The oil & gas industry stores sensor data in an industry-specific document database, where data access is only available through a proprietary API based on SOAP and XML. This method of data storage and access does not provide the performance necessary to perform real-time analytics solutions for this dataset.
To highlight the challenge faced by the DataCloud engineering team, one of the company’s customers has over 200 wells. Accessing the data for those wells from the industry specific WITSML store can take up to several hours per well. To perform deep analytics on the full set of wells using this data access method was simply not feasible.

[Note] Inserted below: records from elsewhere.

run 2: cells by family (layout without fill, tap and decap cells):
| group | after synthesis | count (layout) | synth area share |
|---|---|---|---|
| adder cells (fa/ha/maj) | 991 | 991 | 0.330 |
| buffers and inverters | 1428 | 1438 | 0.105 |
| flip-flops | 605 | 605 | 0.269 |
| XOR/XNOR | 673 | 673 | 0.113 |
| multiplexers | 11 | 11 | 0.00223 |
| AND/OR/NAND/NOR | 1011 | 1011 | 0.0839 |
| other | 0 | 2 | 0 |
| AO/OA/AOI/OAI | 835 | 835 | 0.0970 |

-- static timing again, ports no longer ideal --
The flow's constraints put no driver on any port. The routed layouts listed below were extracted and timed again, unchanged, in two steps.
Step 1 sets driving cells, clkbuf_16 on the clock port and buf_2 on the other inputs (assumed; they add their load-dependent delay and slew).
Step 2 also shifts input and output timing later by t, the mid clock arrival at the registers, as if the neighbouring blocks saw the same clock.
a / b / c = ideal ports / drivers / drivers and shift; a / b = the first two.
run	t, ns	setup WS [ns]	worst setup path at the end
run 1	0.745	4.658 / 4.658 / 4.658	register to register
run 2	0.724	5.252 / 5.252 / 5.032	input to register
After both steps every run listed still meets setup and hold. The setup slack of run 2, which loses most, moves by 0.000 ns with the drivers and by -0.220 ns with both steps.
Source: an optimization exercise on an open RTL-to-GDS flow (aim: small area, a short achievable clock period and few clock cycles per item). Production flows keep margins and buffers that such runs may drop.
Where RTL was checked, it was by simulation tests only, not by an equivalence proof against the original.

==> flow/design.v (excerpt) <==
module aes_key_expand #(
  parameter int KEY_BITS = 256
) (
  input  logic                clk,
  input  logic                rst,
  input  logic                start,
  input  logic [KEY_BITS-1:0] key_in,
  output logic                busy,
  output logic [127:0]        rk_out,
  output logic [3:0]          rk_idx,
  output logic                rk_valid,
  input  logic                rk_ready,
  output logic                done
);
  logic [255:0] st;      
  logic [3:0]   idx;     
  logic         act;     
  logic [31:0]  sw, p0, p1, p2, p3, rc;
  logic [127:0] nw;
  logic [7:0]   rcon;
  logic         adv;
  for (genvar b = 0; b < 4; b++) begin : g_sbox
    aes_ks_sbox u_sbox (.x(st[224+8*b +: 8]), .y(sw[8*b +: 8]));
  end
  aes_ks_mix u_mix (.sw(sw), .rot(!idx[0]), .p({p3, p2, p1, p0}), .nw(nw));
  assign busy     = act;
  assign rk_valid = act;
  assign rk_out   = st[127:0];
  assign rk_idx   = idx;
  always_comb begin
    rcon = 8'h01 << idx[3:1];
    rc = idx[0] ? 32'h0 : {24'h0, rcon};
    p0 = st[31:0] ^ rc;
    p1 = p0 ^ st[63:32];
    p2 = p1 ^ st[95:64];
    p3 = p2 ^ st[127:96];
    adv = rk_ready;
  end
  always_ff @(posedge clk) begin
    if (!act) st <= key_in;
    else if (adv) st <= {nw, st[255:128]};
  end
  always_ff @(posedge clk or posedge rst) begin
    if (rst) begin
      act <= 1'b0;
      idx <= 4'd0;
      done <= 1'b0;
    end else begin
      done <= 1'b0;
      if (!act) begin
        idx <= 4'd0;
        if (start) act <= 1'b1;
      end else if (adv) begin
        idx <= idx + 4'd1;
        if (idx == 4'd14) begin
          act <= 1'b0;
          done <= 1'b1;
        end
      end
    end
  end
endmodule
clock: 22.0 ns
lec_check: 0
cap_margin: 20
core_margin: 2
core_utilization: 40
slew_margin: 20
synth_hierarchical: 1
synth_minimum_keep_size: 0
standard.sh (not shown) runs the stock make flow with config.mk's settings and CLKGATE_MAP_FILE= SYNTH_SCRIPT=/design/flow/synth_recipe.tcl, a recipe that flattens the netlist after the stock synthesis.
==> flow/flow/run.sh <==
#!/bin/bash
# Standard ORFS layout, with two changes:
#  - ports are buffered with the small sky130_fd_sc_hd__buf_1 instead of the default pick;
#  - timing repair aims for a slack margin that leaves TARGET_NS of the clock period (flow/target.txt),
#    so the layout is sized for a shorter period than the constraint asks.
set -euo pipefail
here=$(pwd)
target=$(cat flow/target.txt)
extra=()
if [[ "$target" != "none" ]]; then
  margin=$(python3 -c "print(round($FLOW_PERIOD_NS - $target, 3))")
  extra+=("SETUP_SLACK_MARGIN=$margin")
fi
bash standard.sh synth > "$here/synth.log" 2>&1
bash standard.sh "BUFFER_PORTS_ARGS=-buffer_cell sky130_fd_sc_hd__buf_1" "${extra[@]}" finish > "$here/layout.log" 2>&1
==> flow/flow/target.txt <==
none
Change:
==> flow/flow/target.txt (replaced) <==
5.5
Result: Sequential share of layout area fell by 3.8 points. Register-to-register slack improves by 820 ps. Utilization rose by 5.8 points. Hold slack improves by 5.3 ps. Setup slack improves by 1200 ps. Wire length rose by 8.4%. Fmax rose by 21%. Die area is unchanged. Final area rose by 13%.
Function was not checked in any run of this note: the RTL went through the layout flow alone.

* * *

aes_key_expand, a different RTL version from the one above (not shown whole).
Size in the first run: ~2100 cells after synthesis, about 260 flip-flops, ~400 I/O pins.
Settings: LEC_CHECK=0, CAP_MARGIN=20, CORE_MARGIN=2, CORE_UTILIZATION=60, SLEW_MARGIN=20, SYNTH_HIERARCHICAL=1, SYNTH_MINIMUM_KEEP_SIZE=0; clock period 22.0 ns.
==> flow/flow/run.sh <==
#!/bin/bash
# Standard ORFS layout (the standard.sh), with these changes:
#  - synthesis is the standard flow's own script, but ABC maps with flow/abc.script (area-oriented);
#  - ports are buffered with the small sky130_fd_sc_hd__buf_1 instead of the default pick;
#  - clock tree synthesis clusters up to 24 sinks per leaf buffer and inserts no dummy loads;
#  - timing repair aims for a slack margin that leaves TARGET_NS (flow/target.txt) of the
#    clock period, so the layout is sized for a shorter period than the constraint asks.
# Each step's full log is in orfs/logs/; the make output is in synth.log and layout.log here.
set -euo pipefail
here=$(pwd)
export FLOW_WORK=$here
export MY_ABC_SCRIPT=$here/flow/abc.script
target=$(cat flow/target.txt)
extra=()
if [[ "$target" != "none" ]]; then
  margin=$(python3 -c "print(round($FLOW_PERIOD_NS - $target, 3))")
  extra+=("SETUP_SLACK_MARGIN=$margin")
fi
bash standard.sh "SYNTH_SCRIPT=$here/flow/my_synth.tcl" synth > "$here/synth.log" 2>&1
bash standard.sh "CTS_ARGS=-sink_clustering_enable -repair_clock_nets -dont_use_dummy_load -sink_clustering_size 24 -sink_clustering_max_diameter 80" "BUFFER_PORTS_ARGS=-buffer_cell sky130_fd_sc_hd__buf_1" "${extra[@]}" finish > "$here/layout.log" 2>&1
==> flow/flow/abc.script <==
strash
map -a
==> flow/flow/my_synth.tcl <==
# The standard synthesis script (synth_recipe.tcl, in the work folder), with one change:
# every ABC mapping call uses the script named by MY_ABC_SCRIPT instead of ORFS's.
proc abc {args} {
  set i [lsearch -exact $args -script]
  if {$i >= 0} { lset args [expr {$i + 1}] $::env(MY_ABC_SCRIPT) }
  yosys abc {*}$args
}
source $::env(FLOW_WORK)/synth_recipe.tcl
==> flow/flow/target.txt <==
5.55
The starting point passed the timing, design-rule and antenna checks.
Testbench counts at the start, summed over its fixed seeds: cycles 3,072, round keys 2,880.
Next try:
==> flow/flow/target.txt (replaced) <==
none
Effect: Global-route usage drops by 0.40 points; worst setup slack loses 1200 ps; non-clock buffer count drops by 18; worst hold slack gains 3.2 ps; via count drops by 1.1%; die area stays the same.
Next try:
==> flow/flow/target.txt (replaced) <==
5.7
=> Core utilization grows by 1.5 points. Routed wire length goes up by 1.3%. Cell area grows by 2.3%. Worst setup slack gets better by 1100 ps. Fmax increases by 19%. Flip-flop and latch count does not change. Clock skew rises by 9.1 ps. Area after synthesis does not change. Die area stays the same. Non-clock buffer count came out higher by 2.
Next try:
--- a/flow/flow/run.sh
+++ b/flow/flow/run.sh
@@ -3 +3,2 @@
-#  - synthesis is the standard flow's own script, but ABC maps with flow/abc.script (area-oriented);
+#  - synthesis is the standard flow's own script, but ABC maps with flow/abc.script (area-oriented),
+#    and the per-bit select module with flow/abc_sel.script (amap, which finds a222oi);
@@ -12,0 +14 @@
+export MY_ABC_SCRIPT_SEL=$here/flow/abc_sel.script
==> flow/flow/abc_sel.script (new file) <==
strash
amap
==> flow/flow/my_synth.tcl (replaced) <==
# The standard synthesis script (synth_recipe.tcl, in the work folder), with one change:
# ABC maps the per-bit select module aes_ks_sel with MY_ABC_SCRIPT_SEL and every other module
# with MY_ABC_SCRIPT, instead of ORFS's script.
proc abc {args} {
  set i [lsearch -exact $args -script]
  if {$i < 0} { yosys abc {*}$args; return }
  set a1 $args; lset a1 [expr {$i + 1}] $::env(MY_ABC_SCRIPT)
  set a2 $args; lset a2 [expr {$i + 1}] $::env(MY_ABC_SCRIPT_SEL)
  yosys abc {*}$a2 aes_ks_sel
  yosys abc {*}$a1 * aes_ks_sel %d
}
source $::env(FLOW_WORK)/synth_recipe.tcl
=>
- core utilization went up by 2.1 points
- via count fell by a few percent
- final area is higher slightly
- first-iteration DRC count grows by well over a third
- flip-flop and latch count does not change
Next try:
--- a/flow/flow/run.sh
+++ b/flow/flow/run.sh
@@ -3,2 +3 @@
-#  - synthesis is the standard flow's own script, but ABC maps with flow/abc.script (area-oriented),
-#    and the per-bit select module with flow/abc_sel.script (amap, which finds a222oi);
+#  - synthesis is the standard flow's own script, but ABC maps with flow/abc.script (area-oriented);
@@ -14 +12,0 @@
-export MY_ABC_SCRIPT_SEL=$here/flow/abc_sel.script
==> flow/flow/abc.script (replaced) <==
strash
dc2
dch -f
map -a
==> flow/flow/my_synth.tcl (replaced) <==
# The standard synthesis script (synth_recipe.tcl, in the work folder), with one change:
# every ABC mapping call uses the script named by MY_ABC_SCRIPT instead of ORFS's.
proc abc {args} {
  set i [lsearch -exact $args -script]
  if {$i >= 0} { lset args [expr {$i + 1}] $::env(MY_ABC_SCRIPT) }
  yosys abc {*}$args
}
source $::env(FLOW_WORK)/synth_recipe.tcl
removed: flow/flow/abc_sel.script
Result: The changed run finished with timing, DRC and antenna clean. Register-to-register slack stays flat. Setup slack improves by 36 ps. Routed wire length stays flat.
Next try:
==> flow/flow/abc.script (replaced) <==
strash
map -a
CAP_MARGIN = 0   (was 20)
SLEW_MARGIN = 0   (was 20)
Result:
- design area went down slightly
- via count decreases by a few percent

## what the ideal ports hide
Ports are ideal in the flow. The routed layouts listed here were re-timed in OpenROAD. Step 1: set_driving_cell puts a clkbuf_16 on clk and a buf_2 on each other input, an assumption about the parent block. Step 2 moves the port delays by t, midway between the first and last clock arrival at a register: inputs arrive t later, outputs are due t later. That takes back most of the time a late clock gives input paths. Three values: no drivers, after step 1, after step 2; two values: the first two.
run	t (ns)	setup WS [ns]	worst hold slack (ns)	worst setup path at the end
the first run of note 1	0.617	15.028 / 14.971 / 14.670	0.538 / 0.538 / 0.538	input to register
the second run of note 1	0.627	16.235 / 16.178 / 15.946	0.543 / 0.543 / 0.543	input to register
the first run of note 2	0.528	16.503 / 16.449 / 16.074	0.441 / 0.441 / 0.441	input to register
the second run of note 2	0.542	15.323 / 15.354 / 14.812	0.445 / 0.445 / 0.445	input to register
the third run of note 2	0.528	16.389 / 16.334 / 15.930	0.443 / 0.443 / 0.443	input to register
the fourth run of note 2	0.538	16.376 / 16.327 / 15.922	0.468 / 0.468 / 0.468	input to register
the fifth run of note 2	0.545	16.412 / 16.389 / 15.895	0.423 / 0.423 / 0.423	input to register
the sixth run of note 2	0.528	16.389 / 16.334 / 15.930	0.443 / 0.443 / 0.443	input to register
After both steps setup and hold are still met in every run listed. The setup slack of the fifth run of note 2, which loses most, moves by -0.023 ns with the drivers and by -0.517 ns with both steps.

The DataCloud engineering team identified the need to be able to stream real-time data into a database, load historical data as necessary and access that data quickly on a time-based index. The team also identified the need to re-analyze historical wells periodically to test new real-time analytics, which drives write speed from tens of rows per second to many thousands of writes per second.
Cassandra is the answer. DataCloud’s solution was to have the Drillytics application transfer this data into an Apache Cassandra database cluster. The database provided the performance required to deal with the many thousands of writes per second. The Drillytics application is then capable of performing the detailed analytics required to target drilling solutions modules to address common industry problems. Reducing the frequency of these drilling problems has a material impact on improving safety and lowering production costs.
Drillytics contains a data validation and standardization module to ensure that units, curve names and data quality is standardized for use by drilling solutions modules. These are implemented in a rule-based engine that allow complex logic on time-based stream to be expressed in a standardized language.
The Drillmetrics application then draws from the Apache Cassandra database that stores output from the Drillytics application to provide metrics, direct visualization and time/depth view of wells updated in real time. The application also uses Apache Spark to do more complex data science jobs, used on specific analytic tasks. For example, a customer might want to know how much time it takes to drill a single well, or in more complex scenarios, how specific drilling parameters correlate with drilling speed. This has been very difficult to do in the past, but with Apache Spark’s statistics and machine learning capabilities, this is relatively straight forward.
The Instaclustr Advantage
The Instaclustr managed solution for Apache Cassandra, provided the perfect environment for the DataCloud engineering team to get underway quickly with provisioning and deploying a both the database and analytics layer.
The DataCloud engineering team had to be focused on the design and capability of both the Drillytics real-time analytics engine, and also the user interface provided by the Drillmetrics application. The team were looking for a managed service so that they had some level of assurance that the back-end was being operated and monitored effectively.
DataCloud have relied on the expertize and continued support of the Instaclustr Tech Ops team, which are available 24/7 to help with all support and operational issues.